►

**src/hdl/btp_pkg.sv**
```systemverilog
// Package for the two-port bit-programmable GPIO block.
// Assumes a byte-wide register port with 8-bit addresses.
package btp_pkg;

	localparam logic [7:0] OFF_A_IN  = 8'h00_D0;
	localparam logic [7:0] OFF_A_OUT = 8'h00_D1;
	localparam logic [7:0] OFF_A_DIR = 8'h00_D2;
	localparam logic [7:0] OFF_A_FN  = 8'h00_D3;
	localparam logic [7:0] OFF_B_IN  = 8'h00_D4;
	localparam logic [7:0] OFF_B_OUT = 8'h00_D5;
	localparam logic [7:0] OFF_B_DIR = 8'h00_D6;
	localparam logic [7:0] OFF_B_FN  = 8'h00_D7;

	localparam int          PORT_B_WIDTH  = 6;
	localparam int          B_NO_DRV_BIT  = 5;
	localparam logic [7:0]  RST_DIR       = 8'h00_00;
	localparam logic [7:0]  RST_FN        = 8'h00_00;
	localparam logic [7:0]  RST_IN        = 8'h00_00;
	// Output value registers keep their contents over a full reset
	localparam logic [7:0]  POWERUP_OUT   = 8'h00_00;

	// One port's control set
	typedef struct packed {
		logic [7:0] inVal;
		logic [7:0] outVal;
		logic [7:0] dir;
		logic [7:0] fn;
	} btp_port_t;

	// Register bus request
	typedef struct packed {
		logic       wr;
		logic       rd;
		logic [7:0] addr;
		logic [7:0] wdata;
	} btp_req_t;

endpackage

```
**src/hdl/btp_gpio.sv**
```systemverilog
// Two bit-programmable GPIO ports: port A of 8 lines, port B of 6 lines.
// Assumes a single-clock register master; pins arrive asynchronously.
// How it works
// - Fourteen lines: port A eight bits, each bit input or output.
// - Port B bits may carry special functions instead of plain I/O.
// - Push-pull on all pins except B5; port A bits may be open-drain.
// - Each register bit affects only the pin at the same position.
// - Four byte registers per port at D0-D3 and D4-D7.
// - Input bits read the current synchronized pin sample.
// - Output bits drive the output value register bit onto the pin.
// - The unused register bit of a pin keeps its value.
// - Pin passes two flip-flops, then the Schmitt stage, before the input register.
// - Input register writes are dropped on input bits, which load the sample on that same clock.
// - Port A direction bit 1 means output, 0 means input.
// - Output bits read back the requested value, not the pin level.
// - Output bits switch off their input Schmitt stage.
// - Registers update on rising edge; access any time in any order.
// - Port A output bits with function bit set drive open-drain.
// - Full reset clears direction and function registers; output values kept.
// - Stop recovery and watchdog events leave port registers unchanged.
`timescale 1ns/10ps

module btp_gpio #(
	parameter int A_WIDTH = 8,
	parameter int B_WIDTH = btp_pkg::PORT_B_WIDTH
) (
	// Clock and full reset
	input  wire logic                clk,
	input  wire logic                rst,
	// Register port
	input  wire logic [7:0]          regAddr,
	input  wire logic [7:0]          regWdata,
	input  wire logic                regWr,
	input  wire logic                regRd,
	output      logic [7:0]          regRdata,
	// Port A pins
	input  wire logic [A_WIDTH-1:0]  padAIn,
	output      logic [A_WIDTH-1:0]  padAOut,
	output      logic [A_WIDTH-1:0]  padAOe,
	// Port B pins
	input  wire logic [B_WIDTH-1:0]  padBIn,
	output      logic [B_WIDTH-1:0]  padBOut,
	output      logic [B_WIDTH-1:0]  padBOe,
	// Port B to special-function logic
	output      logic [B_WIDTH-1:0]  portBFnSel,
	output      logic [B_WIDTH-1:0]  portBSample,
	input  wire logic [B_WIDTH-1:0]  portBFnOut,
	input  wire logic [B_WIDTH-1:0]  portBFnOe
);

	btp_pkg::btp_req_t  req;
	btp_pkg::btp_port_t portA_q;
	btp_pkg::btp_port_t portB_q;
	logic [7:0]         aSync1_q;
	logic [7:0]         aSync2_q;
	logic [7:0]         bSync1_q;
	logic [7:0]         bSync2_q;
	logic [7:0]         aSchmitt;
	logic [7:0]         bSchmitt;
	logic [7:0]         aPad;
	logic [7:0]         bPad;
	logic [7:0]         rdata_d;
	logic [7:0]         bMask;
	logic [7:0]         b5Mask;
	logic [7:0]         aIn_q;
	logic [7:0]         aOut_q;
	logic [7:0]         aDir_q;
	logic [7:0]         aFn_q;
	logic [7:0]         bIn_q;
	logic [7:0]         bOut_q;
	logic [7:0]         bDir_q;
	logic [7:0]         bFn_q;

	assign req  = '{wr: regWr, rd: regRd, addr: regAddr, wdata: regWdata};
	assign aPad = 8'(padAIn);
	assign bPad = 8'(padBIn);
	assign bMask = 8'((9'h0_01 << B_WIDTH) - 9'h0_01);
	assign b5Mask = 8'(9'h0_01 << btp_pkg::B_NO_DRV_BIT);
	assign portA_q = '{inVal: aIn_q, outVal: aOut_q, dir: aDir_q, fn: aFn_q};
	assign portB_q = '{inVal: bIn_q, outVal: bOut_q, dir: bDir_q, fn: bFn_q};

	function automatic logic hit(input btp_pkg::btp_req_t r, input logic [7:0] off);
		return r.wr && (r.addr == off);
	endfunction

	// Gating the Schmitt stage on output bits saves its switching power
	assign aSchmitt = aSync2_q & ~portA_q.dir;
	assign bSchmitt = bSync2_q & ~portB_q.dir & bMask;

	// Raw pins meet two flip-flops before any gate; stage one feeds stage two only
	always_ff @(posedge clk or posedge rst) begin
		if (rst) begin
			aSync1_q <= btp_pkg::RST_IN;
			aSync2_q <= btp_pkg::RST_IN;
			bSync1_q <= btp_pkg::RST_IN;
			bSync2_q <= btp_pkg::RST_IN;
		end else begin
			aSync1_q <= aPad;
			aSync2_q <= aSync1_q;
			bSync1_q <= bPad;
			bSync2_q <= bSync1_q;
		end
	end

	// Input value registers: sample on input bits, hold software value on output bits
	always_ff @(posedge clk or posedge rst) begin
		if (rst) begin
			aIn_q <= btp_pkg::RST_IN;
			bIn_q <= btp_pkg::RST_IN;
		end else begin
			aIn_q <= (portA_q.dir & (hit(req, btp_pkg::OFF_A_IN) ? req.wdata : portA_q.inVal))
				| aSchmitt;
			bIn_q <= ((portB_q.dir & (hit(req, btp_pkg::OFF_B_IN) ? req.wdata : portB_q.inVal))
				| bSchmitt) & bMask;
		end
	end

	// Output value registers have no reset term: full reset leaves them alone
	always_ff @(posedge clk) begin
		if (hit(req, btp_pkg::OFF_A_OUT))
			aOut_q <= req.wdata;
		if (hit(req, btp_pkg::OFF_B_OUT))
			bOut_q <= req.wdata & bMask;
	end

	// Direction and function registers; only rst is a full reset, so stop
	// recovery and watchdog events never reach here
	always_ff @(posedge clk or posedge rst) begin
		if (rst) begin
			aDir_q <= btp_pkg::RST_DIR;
			aFn_q  <= btp_pkg::RST_FN;
			bDir_q <= btp_pkg::RST_DIR;
			bFn_q  <= btp_pkg::RST_FN;
		end else begin
			if (hit(req, btp_pkg::OFF_A_DIR))
				aDir_q <= req.wdata;
			if (hit(req, btp_pkg::OFF_A_FN))
				aFn_q <= req.wdata;
			if (hit(req, btp_pkg::OFF_B_DIR))
				bDir_q <= req.wdata & bMask;
			if (hit(req, btp_pkg::OFF_B_FN))
				bFn_q <= req.wdata & bMask;
		end
	end

	// Pin drivers
	always_comb begin
		for (int i = 0; i < A_WIDTH; i++) begin
			// Open-drain drives only the low level
			padAOut[i] = portA_q.outVal[i] & ~portA_q.fn[i];
			padAOe[i]  = portA_q.dir[i] & ~(portA_q.fn[i] & portA_q.outVal[i]);
		end
		for (int i = 0; i < B_WIDTH; i++) begin
			if (portB_q.fn[i] && portB_q.dir[i]) begin
				padBOut[i] = portBFnOut[i];
				padBOe[i]  = portBFnOe[i];
			end else begin
				padBOut[i] = portB_q.outVal[i];
				padBOe[i]  = portB_q.dir[i];
			end
			// B5 has no high-side driver; it can only pull low
			if (i == btp_pkg::B_NO_DRV_BIT && padBOut[i]) begin
				padBOe[i] = 1'b0;
			end
		end
	end

	assign portBFnSel  = portB_q.fn[B_WIDTH-1:0];
	assign portBSample = portB_q.inVal[B_WIDTH-1:0];

	// Read mux; output bits read the requested value, not the pad
	always_comb begin
		rdata_d = regRdata;
		if (req.rd) begin
			unique case (req.addr)
				btp_pkg::OFF_A_IN:  rdata_d = portA_q.inVal;
				btp_pkg::OFF_A_OUT: rdata_d = portA_q.outVal;
				btp_pkg::OFF_A_DIR: rdata_d = portA_q.dir;
				btp_pkg::OFF_A_FN:  rdata_d = portA_q.fn;
				btp_pkg::OFF_B_IN:  rdata_d = portB_q.inVal;
				btp_pkg::OFF_B_OUT: rdata_d = portB_q.outVal;
				btp_pkg::OFF_B_DIR: rdata_d = portB_q.dir;
				btp_pkg::OFF_B_FN:  rdata_d = portB_q.fn;
				default:            rdata_d = 8'h00_00;
			endcase
		end
	end

	always_ff @(posedge clk or posedge rst) begin
		if (rst)
			regRdata <= 8'h00_00;
		else
			regRdata <= rdata_d;
	end

	// Assertions
	a_dir_reset_clear: assert property (@(posedge clk) $rose(rst) |=> (portA_q.dir == 8'h00_00))
		else $error("direction not cleared by reset");
	a_fn_reset_clear: assert property (@(posedge clk) rst |=> (portB_q.fn == 8'h00_00))
		else $error("function not cleared by reset");
	a_out_drive_value: assert property (@(posedge clk) disable iff (rst)
		(portA_q.dir[0] && !portA_q.fn[0]) |-> (padAOe[0] && padAOut[0] == portA_q.outVal[0]))
		else $error("output bit not driven from output register");
	a_in_tracks_pin: assert property (@(posedge clk) disable iff (rst)
		(portA_q.dir[1] == 1'b0)[*4] |-> (portA_q.inVal[1] == $past(padAIn[1], 3)))
		else $error("input bit not the synchronized sample");
	a_in_hold_out: assert property (@(posedge clk) disable iff (rst)
		(portA_q.dir[2] && $past(portA_q.dir[2]) && !$past(hit(req, btp_pkg::OFF_A_IN)))
		|-> $stable(portA_q.inVal[2]))
		else $error("input bit of output pin changed");
	a_open_drain: assert property (@(posedge clk) disable iff (rst)
		(portA_q.dir[3] && portA_q.fn[3] && portA_q.outVal[3]) |-> !padAOe[3])
		else $error("open-drain bit drove high");
	a_b5_no_high: assert property (@(posedge clk) disable iff (rst)
		padBOe[btp_pkg::B_NO_DRV_BIT] |-> !padBOut[btp_pkg::B_NO_DRV_BIT])
		else $error("B5 drove high");
	a_in_dir_off: assert property (@(posedge clk) disable iff (rst)
		!portA_q.dir[4] |-> !padAOe[4])
		else $error("input bit drove the pad");
	a_read_latency: assert property (@(posedge clk) disable iff (rst)
		(regRd && regAddr == btp_pkg::OFF_A_DIR && !regWr) |=> (regRdata == $past(portA_q.dir)))
		else $error("read data wrong");

	// Reset values
	a_dir_a_reset: assert property (@(posedge clk) rst |=> (portA_q.dir == btp_pkg::RST_DIR))
		// Port A direction after a held reset
		else $error("port A direction not cleared");
	a_dir_b_reset: assert property (@(posedge clk) rst |=> (portB_q.dir == btp_pkg::RST_DIR))
		// Port B direction after a held reset
		else $error("port B direction not cleared");
	a_fn_a_reset: assert property (@(posedge clk) rst |=> (portA_q.fn == btp_pkg::RST_FN))
		// Port A function after a held reset
		else $error("port A function not cleared");
	a_in_reset_zero: assert property (@(posedge clk) rst
		|=> (portA_q.inVal == btp_pkg::RST_IN && portB_q.inVal == btp_pkg::RST_IN))
		else $error("input value not cleared by reset");
	a_oe_reset_low: assert property (@(posedge clk) rst
		|=> (padAOe == '0 && padBOe == '0))
		else $error("pin driven during reset");
	a_rdata_reset: assert property (@(posedge clk) rst
		|=> (regRdata == 8'h00_00))
		else $error("read data not cleared by reset");

	// Register writes and holds
	a_outval_a_write: assert property (@(posedge clk) disable iff (rst)
		hit(req, btp_pkg::OFF_A_OUT) |=> (portA_q.outVal == $past(regWdata)))
		else $error("port A output value write lost");
	a_outval_b_write: assert property (@(posedge clk) disable iff (rst)
		hit(req, btp_pkg::OFF_B_OUT) |=> (portB_q.outVal == ($past(regWdata) & bMask)))
		else $error("port B output value write lost");
	a_dir_a_write: assert property (@(posedge clk) disable iff (rst)
		hit(req, btp_pkg::OFF_A_DIR) |=> (portA_q.dir == $past(regWdata)))
		else $error("port A direction write lost");
	a_dir_b_write: assert property (@(posedge clk) disable iff (rst)
		hit(req, btp_pkg::OFF_B_DIR) |=> (portB_q.dir == ($past(regWdata) & bMask)))
		else $error("port B direction write lost");
	a_fn_a_write: assert property (@(posedge clk) disable iff (rst)
		hit(req, btp_pkg::OFF_A_FN) |=> (portA_q.fn == $past(regWdata)))
		else $error("port A function write lost");
	a_fn_b_write: assert property (@(posedge clk) disable iff (rst)
		hit(req, btp_pkg::OFF_B_FN) |=> (portB_q.fn == ($past(regWdata) & bMask)))
		else $error("port B function write lost");
	a_dir_a_hold: assert property (@(posedge clk) disable iff (rst)
		!hit(req, btp_pkg::OFF_A_DIR) |=> $stable(portA_q.dir))
		else $error("port A direction changed without write");
	a_dir_b_hold: assert property (@(posedge clk) disable iff (rst)
		!hit(req, btp_pkg::OFF_B_DIR) |=> $stable(portB_q.dir))
		else $error("port B direction changed without write");
	a_fn_a_hold: assert property (@(posedge clk) disable iff (rst)
		!hit(req, btp_pkg::OFF_A_FN) |=> $stable(portA_q.fn))
		else $error("port A function changed without write");
	a_fn_b_hold: assert property (@(posedge clk) disable iff (rst)
		!hit(req, btp_pkg::OFF_B_FN) |=> $stable(portB_q.fn))
		else $error("port B function changed without write");

	// Input value registers and synchronizers
	a_in_wr_out_a: assert property (@(posedge clk) disable iff (rst)
		hit(req, btp_pkg::OFF_A_IN) |=> (((portA_q.inVal ^ $past(regWdata)) & $past(portA_q.dir)) == 8'h00_00))
		else $error("port A input write not kept on output bit");
	a_in_wr_out_b: assert property (@(posedge clk) disable iff (rst)
		hit(req, btp_pkg::OFF_B_IN) |=> (((portB_q.inVal ^ $past(regWdata)) & $past(portB_q.dir)) == 8'h00_00))
		else $error("port B input write not kept on output bit");
	a_in_wr_in_a: assert property (@(posedge clk) disable iff (rst)
		hit(req, btp_pkg::OFF_A_IN) |=> (((portA_q.inVal ^ $past(aSync2_q)) & ~$past(portA_q.dir)) == 8'h00_00))
		else $error("port A input write not replaced by sample");
	a_in_wr_in_b: assert property (@(posedge clk) disable iff (rst)
		hit(req, btp_pkg::OFF_B_IN) |=> (((portB_q.inVal ^ $past(bSync2_q)) & ~$past(portB_q.dir)) == 8'h00_00))
		else $error("port B input write not replaced by sample");
	a_in_hold_a: assert property (@(posedge clk) disable iff (rst)
		!hit(req, btp_pkg::OFF_A_IN) |=> (((portA_q.inVal ^ $past(portA_q.inVal)) & $past(portA_q.dir)) == 8'h00_00))
		else $error("port A input bit of output pin changed");
	a_in_hold_b: assert property (@(posedge clk) disable iff (rst)
		!hit(req, btp_pkg::OFF_B_IN) |=> (((portB_q.inVal ^ $past(portB_q.inVal)) & $past(portB_q.dir)) == 8'h00_00))
		else $error("port B input bit of output pin changed");
	a_b_in_sample: assert property (@(posedge clk) disable iff (rst)
		(portB_q.dir[0] == 1'b0)[*4] |-> (portB_q.inVal[0] == $past(padBIn[0], 3)))
		else $error("port B input bit not the synchronized sample");
	a_sync_two_a: assert property (@(posedge clk) disable iff (rst)
		(!$past(rst) && !$past(rst, 2)) |-> (aSync2_q == $past(aPad, 2)))
		else $error("port A synchronizer not two stages");
	a_sync_two_b: assert property (@(posedge clk) disable iff (rst)
		(!$past(rst) && !$past(rst, 2)) |-> (bSync2_q == $past(bPad, 2)))
		else $error("port B synchronizer not two stages");
	a_b_upper_zero: assert property (@(posedge clk) disable iff (rst)
		(((portB_q.dir | portB_q.fn | portB_q.inVal) & ~bMask) == 8'h00_00))
		else $error("port B bit beyond its width set");

	// Pin drivers
	a_od_drive_low: assert property (@(posedge clk) disable iff (rst)
		(((portA_q.dir & portA_q.fn & ~portA_q.outVal) & ~(8'(padAOe) & ~8'(padAOut))) == 8'h00_00))
		else $error("open-drain bit failed to pull low");
	a_pp_a_drive: assert property (@(posedge clk) disable iff (rst)
		(((portA_q.dir & ~portA_q.fn) & ~8'(padAOe)) == 8'h00_00))
		else $error("push-pull bit not driven");
	a_pp_a_value: assert property (@(posedge clk) disable iff (rst)
		(((portA_q.dir & ~portA_q.fn) & (8'(padAOut) ^ portA_q.outVal)) == 8'h00_00))
		else $error("push-pull bit value wrong");
	a_in_a_off: assert property (@(posedge clk) disable iff (rst)
		((~portA_q.dir & 8'(padAOe)) == 8'h00_00))
		else $error("port A input pin driven");
	a_in_b_off: assert property (@(posedge clk) disable iff (rst)
		((~portB_q.dir & 8'(padBOe)) == 8'h00_00))
		else $error("port B input pin driven");
	a_b_plain_value: assert property (@(posedge clk) disable iff (rst)
		(((portB_q.dir & ~portB_q.fn) & (8'(padBOut) ^ portB_q.outVal)) == 8'h00_00))
		else $error("port B output bit value wrong");
	a_b_fn_route: assert property (@(posedge clk) disable iff (rst)
		(((portB_q.dir & portB_q.fn) & (8'(padBOut) ^ 8'(portBFnOut))) == 8'h00_00))
		else $error("port B special function value not routed");
	a_b_fn_oe: assert property (@(posedge clk) disable iff (rst)
		(((portB_q.dir & portB_q.fn & ~b5Mask) & (8'(padBOe) ^ 8'(portBFnOe))) == 8'h00_00))
		else $error("port B special function enable not routed");
	a_b_in_plain: assert property (@(posedge clk) disable iff (rst)
		((~portB_q.dir & portB_q.fn & 8'(padBOe)) == 8'h00_00))
		else $error("port B function input bit driven");
	a_b5_low_drive: assert property (@(posedge clk) disable iff (rst)
		(portB_q.dir[5] && !portB_q.fn[5] && !portB_q.outVal[5]) |-> (padBOe[5] && !padBOut[5]))
		else $error("bit 5 failed to pull low");

	// Read port
	a_rd_a_in: assert property (@(posedge clk) disable iff (rst)
		(regRd && !regWr && regAddr == btp_pkg::OFF_A_IN) |=> (regRdata == $past(portA_q.inVal)))
		else $error("port A input value read wrong");
	a_rd_a_out: assert property (@(posedge clk) disable iff (rst)
		(regRd && !regWr && regAddr == btp_pkg::OFF_A_OUT) |=> (regRdata == $past(portA_q.outVal)))
		else $error("port A output value read wrong");
	a_rd_a_fn: assert property (@(posedge clk) disable iff (rst)
		(regRd && !regWr && regAddr == btp_pkg::OFF_A_FN) |=> (regRdata == $past(portA_q.fn)))
		else $error("port A function read wrong");
	a_rd_b_in: assert property (@(posedge clk) disable iff (rst)
		(regRd && !regWr && regAddr == btp_pkg::OFF_B_IN) |=> (regRdata == $past(portB_q.inVal)))
		else $error("port B input value read wrong");
	a_rd_b_out: assert property (@(posedge clk) disable iff (rst)
		(regRd && !regWr && regAddr == btp_pkg::OFF_B_OUT) |=> (regRdata == $past(portB_q.outVal)))
		else $error("port B output value read wrong");
	a_rd_b_dir: assert property (@(posedge clk) disable iff (rst)
		(regRd && !regWr && regAddr == btp_pkg::OFF_B_DIR) |=> (regRdata == $past(portB_q.dir)))
		else $error("port B direction read wrong");
	a_rd_b_fn: assert property (@(posedge clk) disable iff (rst)
		(regRd && !regWr && regAddr == btp_pkg::OFF_B_FN) |=> (regRdata == $past(portB_q.fn)))
		else $error("port B function read wrong");
	a_rd_unmapped: assert property (@(posedge clk) disable iff (rst)
		(regRd && (regAddr < btp_pkg::OFF_A_IN || regAddr > btp_pkg::OFF_B_FN)) |=> (regRdata == 8'h00_00))
		else $error("unmapped read not zero");
	a_rd_hold: assert property (@(posedge clk) disable iff (rst)
		!regRd |=> $stable(regRdata))
		else $error("read data changed without read");

endmodule // btp_gpio

```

◄

Every line in the material above that has the word "parameter" should be copied.

*REPLY TO THE EXERCISE*:
	parameter int A_WIDTH = 8,
	parameter int B_WIDTH = btp_pkg::PORT_B_WIDTH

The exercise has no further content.